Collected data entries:
-- Opening Marker --

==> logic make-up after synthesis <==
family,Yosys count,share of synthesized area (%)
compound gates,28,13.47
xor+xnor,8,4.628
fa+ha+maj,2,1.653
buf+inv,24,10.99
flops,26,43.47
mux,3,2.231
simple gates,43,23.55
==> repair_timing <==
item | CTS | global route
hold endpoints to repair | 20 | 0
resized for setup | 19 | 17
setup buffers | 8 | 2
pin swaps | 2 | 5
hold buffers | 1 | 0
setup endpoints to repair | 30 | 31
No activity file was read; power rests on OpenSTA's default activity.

-- Closing Marker --

When the word "gates" occurs in a line above, list that line.

compound gates,28,13.47
simple gates,43,23.55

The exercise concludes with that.